ひとりで夏山のテント泊1泊二日に行った時は、定着でたったの8kgです。山小屋でランチにラーメンを食べるから、ですね(笑)

縦走の時は、やっぱりもう少しありました。予備電池や水を4リットルくらい持つので、それだけで15kgくらいになります。

共同装備にすると重複を避けられるので軽くできます。

■ 試算

筋肉1kgで歩荷1kgできるという仮定でおおよその目安として

例1) 70代女性 体重45kg だと
 体重45kg × 筋肉量35% × 筋肉喪失量50% = 7.85kg

例2) 60代女性 体重55kg 
 体重55kg × 筋肉量35% × 筋肉喪失量40% = 11.55kg

例3) 50代 男性 体重55kg
 体重55kg × 筋肉量40% × 筋肉喪失量30% = 15.4kg

例4) 40代女性 体重 50kg
 体重50kg × 筋肉量35% × 筋肉喪失量20% = 14Kg

例5) 30代男性 体重70kg
 体重70kg × 筋肉量40% × 筋肉喪失量10% = 25kg

例6) 50代男性 体重70kg
 体重70kg × 筋肉量40% × 筋肉喪失量30% = 19.6kg

例7) 60代男性 体重60kg
 体重60kg × 筋肉量40% × 筋肉喪失量40% = 14.4kg

というのが、筋肉1kgあたりの負担として、公平な量になります。

ただくどいようですが、これは筋肉1kgあたり、1kg歩荷、20歳最大を仮定しています。少し弱気で控えめな仮定の数値です。

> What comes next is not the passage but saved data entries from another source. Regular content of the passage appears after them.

==> config.mk <==
export PLATFORM = sky130hd
export DESIGN_NAME = uart_tx_arb
export DESIGN_NICKNAME = d
export VERILOG_FILES = /design/src/rtl/uart_tx_arb.sv
export SDC_FILE = /design/constraint.sdc
export NUM_CORES = 1
export LEC_CHECK = 0
export CORE_MARGIN = 2
export CORE_UTILIZATION = 48
export CTS_CLUSTER_DIAMETER = 40
export DETAILED_ROUTE_END_ITERATION = 16
export GPL_ROUTABILITY_DRIVEN = 0
export PLACE_DENSITY = 0.84
export SYNTH_ARGS = -nofsm -noshare
export SYNTH_HDL_FRONTEND = slang
export SYNTH_SLANG_ARGS = --single-unit
==> constraint.sdc <==
create_clock -name iClk -period 8.2 [get_ports iClk]
set_input_delay 1.64 -clock iClk [delete_from_list [all_inputs] [get_ports iClk]]
set_output_delay 1.64 -clock iClk [all_outputs]
set_load 0.01 [all_outputs]
==> src/rtl/uart_tx_arb.sv <==
`default_nettype none
// ============================================================================
// Module : uart_tx_arb
// Packet-level round-robin arbiter sharing one UART Tx FIFO among 3 requesters.
// Rev    : 1.0 - initial release
// ============================================================================
module uart_tx_arb #(
    parameter int TIMEOUT_CYC = 1000
) (
    input  logic        iClk,
    input  logic        iRst,
    input  logic [2:0]  iReq_Valid,
    input  logic [23:0] iReq_Data,
    input  logic [2:0]  iReq_Last,
    output logic [2:0]  oReq_Ready,
    input  logic        iTx_Full,
    output logic        oPush,
    output logic [7:0]  oAscii,
    output logic [2:0]  oGrant,
    output logic        oBusy,
    output logic        oTimeout
);

    // Revoke fires on the idle cycle whose increment would make the counter reach TIMEOUT_CYC.
    localparam logic [15:0] c_to_last = 16'(TIMEOUT_CYC - 1);

    typedef enum logic [0:0] {
        IDLE = 1'b0,
        XFER = 1'b1
    } state_t;

    state_t      r_state, w_state_nxt;
    logic [2:0]  r_grant, w_grant_nxt, w_rr_pick;
    logic [1:0]  r_last_owner, w_last_owner_nxt, w_owner_idx;
    logic [15:0] r_cnt, w_cnt_nxt;
    logic        w_owner_valid, w_owner_last, w_push, w_timeout;

    // Grant is all-zero outside XFER, so every grant-masked output is quiet in IDLE and reset.
    assign w_owner_valid = |(iReq_Valid & r_grant);
    assign w_owner_last  = |(iReq_Last & r_grant);
    assign oReq_Ready    = r_grant & {3{~iTx_Full}};
    assign w_push        = |(iReq_Valid & oReq_Ready);
    assign w_timeout     = (r_state == XFER) && !w_owner_valid && !iTx_Full && (r_cnt == c_to_last);
    assign w_owner_idx   = r_grant[2] ? 2'd2 : (r_grant[1] ? 2'd1 : 2'd0);

    assign oPush    = w_push;
    assign oGrant   = r_grant;
    assign oBusy    = (r_state == XFER);
    assign oTimeout = w_timeout;
    assign oAscii   = ({8{r_grant[0]}} & iReq_Data[7:0])
                    | ({8{r_grant[1]}} & iReq_Data[15:8])
                    | ({8{r_grant[2]}} & iReq_Data[23:16]);

    always_comb begin
        w_rr_pick = 3'b000;
        case (r_last_owner)
            2'd0: begin
                if      (iReq_Valid[1]) w_rr_pick = 3'b010;
                else if (iReq_Valid[2]) w_rr_pick = 3'b100;
                else if (iReq_Valid[0]) w_rr_pick = 3'b001;
            end
            2'd1: begin
                if      (iReq_Valid[2]) w_rr_pick = 3'b100;
                else if (iReq_Valid[0]) w_rr_pick = 3'b001;
                else if (iReq_Valid[1]) w_rr_pick = 3'b010;
            end
            default: begin
                if      (iReq_Valid[0]) w_rr_pick = 3'b001;
                else if (iReq_Valid[1]) w_rr_pick = 3'b010;
                else if (iReq_Valid[2]) w_rr_pick = 3'b100;
            end
        endcase
    end

    always_comb begin
        w_state_nxt      = r_state;
        w_grant_nxt      = r_grant;
        w_last_owner_nxt = r_last_owner;
        w_cnt_nxt        = r_cnt;
        case (r_state)
            IDLE: begin
                if (|iReq_Valid) begin
                    w_state_nxt = XFER;
                    w_grant_nxt = w_rr_pick;
                    w_cnt_nxt   = 16'd0;
                end
            end
            XFER: begin
                if (w_push) begin
                    w_cnt_nxt = 16'd0;
                    if (w_owner_last) begin
                        w_state_nxt      = IDLE;
                        w_grant_nxt      = 3'b000;
                        w_last_owner_nxt = w_owner_idx;
                    end
                end else if (w_timeout) begin
                    w_state_nxt      = IDLE;
                    w_grant_nxt      = 3'b000;
                    w_last_owner_nxt = w_owner_idx;
                end else if (!w_owner_valid && !iTx_Full) begin
                    w_cnt_nxt = r_cnt + 16'd1;
                end
            end
            default: begin
                w_state_nxt = IDLE;
                w_grant_nxt = 3'b000;
            end
        endcase
    end

    always_ff @(posedge iClk or negedge iRst) begin
        if (!iRst) begin
            r_state      <= IDLE;
            r_grant      <= 3'b000;
            r_last_owner <= 2'd2;
            r_cnt        <= 16'd0;
        end else begin
            r_state      <= w_state_nxt;
            r_grant      <= w_grant_nxt;
            r_last_owner <= w_last_owner_nxt;
            r_cnt        <= w_cnt_nxt;
        end
    end

endmodule
`default_nettype wire
==> results summary, run 1 <==
During synthesis, Yosys emitted a total of 0 warnings. The count of flip-flops with a built-in enable after synthesis is 0. The count of buffers added on input and output ports is 49.

By count the netlist is led by sky130_fd_sc_hd__dfrtp_1 (21), sky130_fd_sc_hd__nor2_1 (14), sky130_fd_sc_hd__inv_1 (12), sky130_fd_sc_hd__o31ai_1 (12), sky130_fd_sc_hd__a222oi_1 (10). The flow ran to the end, and the final reports show no timing, DRC or antenna violations. The timing-limited maximum frequency came out at 183 MHz. The shortest clock period the worst path allows after layout came out at 5460 ps. The critical path's slowest cell is sky130_fd_sc_hd__clkdlybuf4s50_1.

Setup repair after global routing left no endpoint under its margin. The final setup TNS came out at 0 ps. Among all flip-flop cells after synthesis, the most frequent one is sky130_fd_sc_hd__dfrtp_1. Summing all non-filler instances in the final layout gives an area of 1970 um2. Walking the worst path, the cells encountered are clkdlybuf4s50_1, a22oi_1, nand2_1, or4_4, clkinv_2, clkdlybuf4s50_1.

The diode insertion count for antenna repair came out at 0. The post-synth net total came out at 197. Global routing used 26.4% of the available tracks. The number of fillers in the final layout came out at 213. The count of final setup violators came out at 0. The total via count after detailed routing is 1,584. The overall die height came out at 58.8 um. The combinational power share came out at 50.8%. The maximum level of the CTS H-tree came out at 1. The hold violation count in the final report came out at 0. The type of destination of the critical path is a primary output. The most common cell type on the critical path is sky130_fd_sc_hd__clkdlybuf4s50_1. The number of clock buffers added by TritonCTS is 3.

The via count of the first global-routing pass came out at 1,550. For this run the aggregate overflow at the end of global routing stands at 0. The floorplan step defined a die boundary enclosing 3460 um2. The sort of element at the start of the critical path is an input port. The final layout contains 243 nets. The number of rows created at floorplan is 19.

In the post-synthesis netlist, the cell with the most instances is sky130_fd_sc_hd__dfrtp_1. The final worst-path cycle share is 66.6%. The layout overhead on the synthesized area is 36.6%. The largest net degree at the start of global routing came out at 23. The number of hold buffers added after CTS is 0. Once detailed placement completed, the half-perimeter wirelength came to 3240 um.

For this configuration, the core starts out at a cell density of 51.4%. The worst slew margin relative to its limit is 35.2%. The kind of critical path is input port to primary output. The fraction of final layout cells sized beyond drive strength 1 came out at 4.81%. The placeable core region is 2810 um2. The internal cell power came out at 287 uW. The insertion delay of the later-clocked pin in the worst-skew pair is 320 ps.

The clock drives 22 sinks. Before antenna repair, the detailed router went through 5 iterations. After technology mapping, the gate count stands at 163. The data required time at the worst endpoint came out at 6560 ps. In this run switching power makes up 40.6% of total power. The number of placed I/O pins came out at 50. TritonCTS built the clock tree. The initial antenna violation count is 0. The pre-CTS worst setup slack came out at 2770 ps. The setup slack after layout is 2740 ps.

The number of slew-limit violations in the final report came out at 0. The net switching power figure is 196 uW. The clock network fraction of design power came out at 12.9%. In the final layout, the multi-input gates occupy 796 um2. In the final routed layout, each cell accounts on average for 17.9 um. The proportion of synthesized chip area in sequential cells came out at 38.2%. VDD sags by at most 0.000175 V. In the routed design, unresolved DRC markers number 0. The cell area that synthesis handed to floorplanning was 1440 um2. sky130_fd_sc_hd__dfrtp_1 takes more of the synthesized area than any other cell. The area share of the largest cell type after synthesis is 36.4%. The first-pass GRT wire length came out at 7000 um. The largest fanout on the critical path came out at 16.

After synthesis, the cell types taking the most area are sky130_fd_sc_hd__dfrtp_1 (36%), sky130_fd_sc_hd__a222oi_1 (6.9%), sky130_fd_sc_hd__o31ai_1 (6.2%). For this block, the initial DRC count from the detailed router was 119. The deepest clock path buffer count came out at 2. The total placed instance area is 1930 um2. The sequential cell area came out at 552 um2. The setup clock skew after layout came out at 6.23 ps. The count of maximum capacitance violations came out at 0. Data on the critical path arrives at its endpoint at 3820 ps. The number of gates resized after CTS was 0. The post-detailed-route via-to-cell ratio is 6.63. The root buffer cell is sky130_fd_sc_hd__clkbuf_4. The clock-pin slew reported for the worst setup and hold paths after clock tree synthesis is 130 ps. The share of flip-flops with an asynchronous set or reset is 100%. The remaining number of nets flagged by the antenna check after routing is 0. The final routed wirelength across all metal layers is 4280 um. The fraction of power consumed by sequential logic is 36.3%. The number of distinct library cells after synthesis is 43. The power density over the cells is 245 nW/um2. On the worst path, the slowest cell contributes a delay of 570 ps. In this run the mean area of a mapped cell was 8.85 um2. The slew at the pin closest to its max-slew limit came out at 970 ps. The class of the most critical hold timing path is flop to flop. The die is 58.8 um wide. The number of buffers inserted by post-CTS setup repair is 0. The register bit total from synthesis is 22. The leakage power summed over all cells came out at 0.786 nW.
[critical path: cells and delay by family]
kind                   cells  cell delay, ps
AO/OA/AOI/OAI              1             240
AND/OR/NAND/NOR            2             660
buffers and inverters      3            1280
[state kept, by name (all words and copies together), names as in the netlist]
name	cells
oGrant	3
r_cnt	16
oBusy	1
r_last_owner	2
[metal layers]
| metal | global-route usage [%] | routed length [um] |
|---|---|---|
| met2 | 47.3 | 2240 |
| met3 | 6.15 | 361 |
| met5 | 0 | 0 |
| met1 | 30.7 | 1610 |
| met4 | 9.09 | 61 |
[worst paths after layout]
check                                              endpoint                  start  slack (ps)  cells after the start
min in group asynchronous             r_cnt[11]$_DFFE_PN0P_                   iRst        1840                      1
worst min register to register         r_cnt[0]$_DFFE_PN0P_   r_cnt[0]$_DFFE_PN0P_         540                      1
worst min-delay path                   r_cnt[0]$_DFFE_PN0P_   r_cnt[0]$_DFFE_PN0P_         540                      1
max in group asynchronous       r_last_owner[0]$_DFFE_PN0P_                   iRst        5770                      1
worst max register to register         r_cnt[3]$_DFFE_PN0P_  r_cnt[12]$_DFFE_PN0P_        5590                      6
worst max-delay path                               oTimeout          iReq_Valid[1]        2740                      6
[metrics by stage]
step	utilization, %	instances	power (mW)	hold WS (ps)
3_5_place_dp	69.0	235	0.419	515
3_3_place_gp	69.0	235	0.408	492
4_1_cts	70.2	239	0.481	534
5_1_grt	70.2	239	0.512	569
2_1_floorplan	-	163	0.298	457
6_report	70.2	239	0.483	539
[layout by cell type (no fill, tap or decap), types with 2 or more instances in the layout]
cell type and instances:
sky130_fd_sc_hd__nor2_1 14, sky130_fd_sc_hd__nand3b_1 2, sky130_fd_sc_hd__nand4_1 4, sky130_fd_sc_hd__nor2b_1 6, sky130_fd_sc_hd__o21ai_0 4, sky130_fd_sc_hd__a222oi_1 10
sky130_fd_sc_hd__clkbuf_4 3, sky130_fd_sc_hd__o21ai_1 3, sky130_fd_sc_hd__inv_1 12, sky130_fd_sc_hd__nand2b_1 3, sky130_fd_sc_hd__dfrtp_1 21, sky130_fd_sc_hd__o31ai_1 12
sky130_fd_sc_hd__o2bb2ai_1 3, sky130_fd_sc_hd__or3_1 4, sky130_fd_sc_hd__o41ai_1 3, sky130_fd_sc_hd__a21oi_1 7, sky130_fd_sc_hd__clkdlybuf4s50_1 49, sky130_fd_sc_hd__nand3_1 5
sky130_fd_sc_hd__or4_1 5, sky130_fd_sc_hd__xnor2_1 4, sky130_fd_sc_hd__nand2_1 9, sky130_fd_sc_hd__nor3_1 3
[power groups by stage]
stage | Combinational, mW | Clock, mW | Sequential [mW]
floorplan | 0.146 | 0 | 0.153
global placement | 0.236 | 0 | 0.173
detailed placement | 0.243 | 0 | 0.175
CTS | 0.245 | 0.0626 | 0.173
global route | 0.267 | 0.0660 | 0.179
finish | 0.245 | 0.0623 | 0.175
[cell families (layout without fill, tap and decap cells)]
logic type | Yosys count | count (layout) | synth area share (%)
buffers and inverters | 22 | 67 | 6.59
multiplexers | 2 | 2 | 1.47
flip-flops | 22 | 22 | 38.2
XOR/XNOR | 4 | 4 | 2.43
AND/OR/NAND/NOR | 60 | 60 | 22.6
AO/OA/AOI/OAI | 52 | 52 | 27.8
adder cells (fa/ha/maj) | 1 | 1 | 0.867
[cell type report]
class / count / area share (%)
inverter: 13 / 2.54
clock buffer: 4 / 1.84
tap: 31 / 1.97
timing repair buffer: 50 / 25.3
sequential: 22 / 28.0
multi-input combinational: 119 / 40.4
Power figures use the tool's default switching activity.
==> run 2, diff against run 1 <==
Settings changed: CORE_UTILIZATION 48 to 41, PLACE_DENSITY 0.84 to 0.77.
Clock period 8.2 ns to 4.5 ns, I/O delays scaled along.
==> run 2 against run 1 <==
Net effect: total power up 87%; hold slack lost 12 ps; sequential power grew 82%; highest routed layer unchanged.
==> results summary, run 2 (synthesized netlist as in run 1, its figures left out) <==
The run finished with clean final reports. The worst path uses 89.0% of the clock period. The largest net degree at the start of global routing came out at 23. Static timing analysis puts the maximum clock frequency at 250 MHz. The total overflow left after global routing is 0. The library cell used most frequently in the layout, excluding fill and tap cells, is sky130_fd_sc_hd__clkdlybuf4s50_1. The most common cell type on the critical path is sky130_fd_sc_hd__clkdlybuf4s50_1. 50 I/O pins were placed. The final routed wirelength across all metal layers came out at 4170 um. The initial antenna violation count came out at 0.

For this run, the total global-route usage over all layers was measured as 21.6%. The number of cell instances on the worst register-to-register path came out at 5. The via count of the first global-routing pass was 1,554. The sort of element at the start of the critical path is an input port.

The deepest clock path buffer count came out at 2. Row generation in the floorplan step produced 21 rows. For this design, the slowest cell found on the critical path is sky130_fd_sc_hd__clkdlybuf4s50_1.

The count of nets left with antenna violations once routing finished came out at 0. The number of hold buffers added after CTS is 0. The x dimension of the die came out at 63.3 um. The power density over the cells came out at 451 nW/um2.

The first TritonRoute pass finished after 5 iterations. The tool flagged a number of max-cap violations equal to 0. In this run, the number of DRC markers left after iteration 0 of detailed routing was 164. The worst setup path is of the input port to primary output kind.

The TritonCTS sink count came out at 22. The worst slew margin relative to its limit is 30.2%. The initial cell density of the core is 42.9%. The worst setup path is captured at a primary output. The detail-routed net length per standard cell is 16.5 um.

The clock buffer count from CTS came out at 3. The final setup TNS is 0 ps. The count of input and output buffers is 49. At the pin with the least slew margin, the transition time is 1040 ps. The cell sitting at the root of the clock tree is a sky130_fd_sc_hd__clkbuf_4. Leaving out fill and tap cells, the most frequent cells in the layout are sky130_fd_sc_hd__clkdlybuf4s50_1 (49), sky130_fd_sc_hd__dfrtp_1 (21), sky130_fd_sc_hd__nor2_1 (14), sky130_fd_sc_hd__inv_1 (12), sky130_fd_sc_hd__o31ai_1 (12). The clock reaches the later pin of the worst-skew pair after 310 ps. For this run, design rule violations remaining after detail routing come to 0.

The diode insertion count for antenna repair is 0. The leakage power summed over all cells came out at 0.788 nW. The number of buffers inserted by post-CTS setup repair came out at 0.

The net total in the final layout is 242. The setup clock skew after layout is 7.39 ps. The signal on the critical path passes through clkdlybuf4s50_1, a22oi_1, nand2_1, or4_4, clkinv_2, clkdlybuf4s50_1. The largest fanout on the critical path is 16.

The largest stage delay on the critical path came out at 570 ps. The number of slew-limit violations in the final report is 0. The worst ir drop on vdd came out at 0.000240 V. The post-detailed-route via-to-cell ratio came out at 6.07. The routed layout has 1,535 vias. Setup repair after global routing left no endpoint under its margin. Total power for the finished layout comes to 902 uW. The number of flip-flops under the largest register name came out at 16.

After routing the design area is 2000 um2. The hold violation count in the final report came to 0. The shortest clock period the worst path allows after layout is 4010 ps. The number of gates resized after cts came out at 0. The placeable core region is 3360 um2. Of the cells placed in the final design, the portion with a size suffix greater than 1 is 4.35%. The maximum level of the CTS H-tree came out at 1. The clock-pin slew reported for the worst setup and hold paths after clock tree synthesis is 120 ps. The count of final setup violators came out at 0. TritonCTS built the clock tree. The data arrival time of the worst path is 3110 ps.

The die is 63.3 um tall. The first global-routing pass estimated 6940 um of wire. The data required time at the worst endpoint is 3600 ps.

The area of the die is 4010 um2. The detailed-placement wirelength estimate is 3030 um. The worst hold path belongs to the class flop to flop. The layout overhead on the synthesized area came out at 38.5%. More flip-flops sit in one register than any other, and that register is r_cnt. After detailed placement, the total cell area comes to 1950 um2. The number of cells on the worst hold path came out at 1.
## run 2: final timing paths
kind | start | slack, ps | endpoint
min in group asynchronous | iRst | 1130 | r_cnt[4]$_DFFE_PN0P_
hold reg to reg | r_cnt[12]$_DFFE_PN0P_ | 530 | r_cnt[12]$_DFFE_PN0P_
setup reg to reg | oGrant[0]$_DFFE_PN0P_ | 1820 | r_cnt[9]$_DFFE_PN0P_
setup / recovery | iReq_Valid[0] | 490 | oTimeout
max in group asynchronous | iRst | 2760 | r_cnt[13]$_DFFE_PN0P_
hold / removal | r_cnt[12]$_DFFE_PN0P_ | 530 | r_cnt[12]$_DFFE_PN0P_
## run 2: routing by layer
metal	track usage (%)	vias up	part of all wire, %
met5	0	-	0
met4	7.07	0	1.2
met3	4.29	6	5.3
met2	39.1	65	51
met1	25.6	747	42
li1	-	717	-
## run 2: power breakdown
| group | switching, mW | internal (mW) |
|---|---|---|
| Sequential | 0.0822 | 0.236 |
| Combinational | 0.200 | 0.232 |
| Clock | 0.0618 | 0.0900 |
| Total | 0.344 | 0.558 |
## run 2: stage by stage
step,setup slack (ps),util (%),cells,hold slack (ps)
final,495,59.4,253,528
after global routing,375,59.4,253,549
after CTS,518,59.4,253,522
after detailed placement,530,57.8,249,489
after global placement,595,57.8,249,486
after floorplan,1500,-,163,457
## run 2: cell type report
class	count	area [um2]
multi-input cells	119	796
well taps	46	57.6
fillers	326	1370
repair buffers	49	490
flip-flops and latches	22	552
clock inverters	1	30.0
clock buffers	3	22.5
inverters	13	50.0
## run 2: critical path: cells and delay by family
family	cells	cell delay [ps]
buf+inv	3	1270
simple gates	2	660
compound gates	1	270
==> run 3, diff against run 2 <==
Settings changed: ABC_AREA from default to 1, CORE_UTILIZATION 41 to 43.
==> run 3 against run 2 <==
Net effect: utilization rose by 0.88 points; clock skew rose by 3.6 ps; critical endpoint unchanged; synthesized cell count rose by 61%; final area rose by 13%; final cell count rose by 40%; highest routed layer unchanged; fmax rose by 17%; count of clock-buffer cells in the layout did not move.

これによると、60代の普通の体格の男性と40代で小柄な女性の歩荷力は、ほぼ同じです。

■ まとめ

適正な歩荷負担量を割り出すには


(体重)×(筋肉量)×(筋肉喪失量) ×(筋肉1kgが出せる力) = 歩荷量

例: 体重50kg × 0.35 × 0.8 × 1kg = 14kg

です。
                 筋肉量
   男性 → (体重) × 0.4 
   女性 → (体重) × 0.35

さらに、年齢の係数をかける。

  20代 → 100% =1
  30代 → 90% =0.9
  40代 → 80% =0.8
  50代 → 70% =0.7
  60代 → 60% =0.6
  70代 → 50% =0.5

ですから、こうしてみると、若くてごつい体格の男性が30kg位、担いでいるのは、全然すごくありませんねぇ~(笑)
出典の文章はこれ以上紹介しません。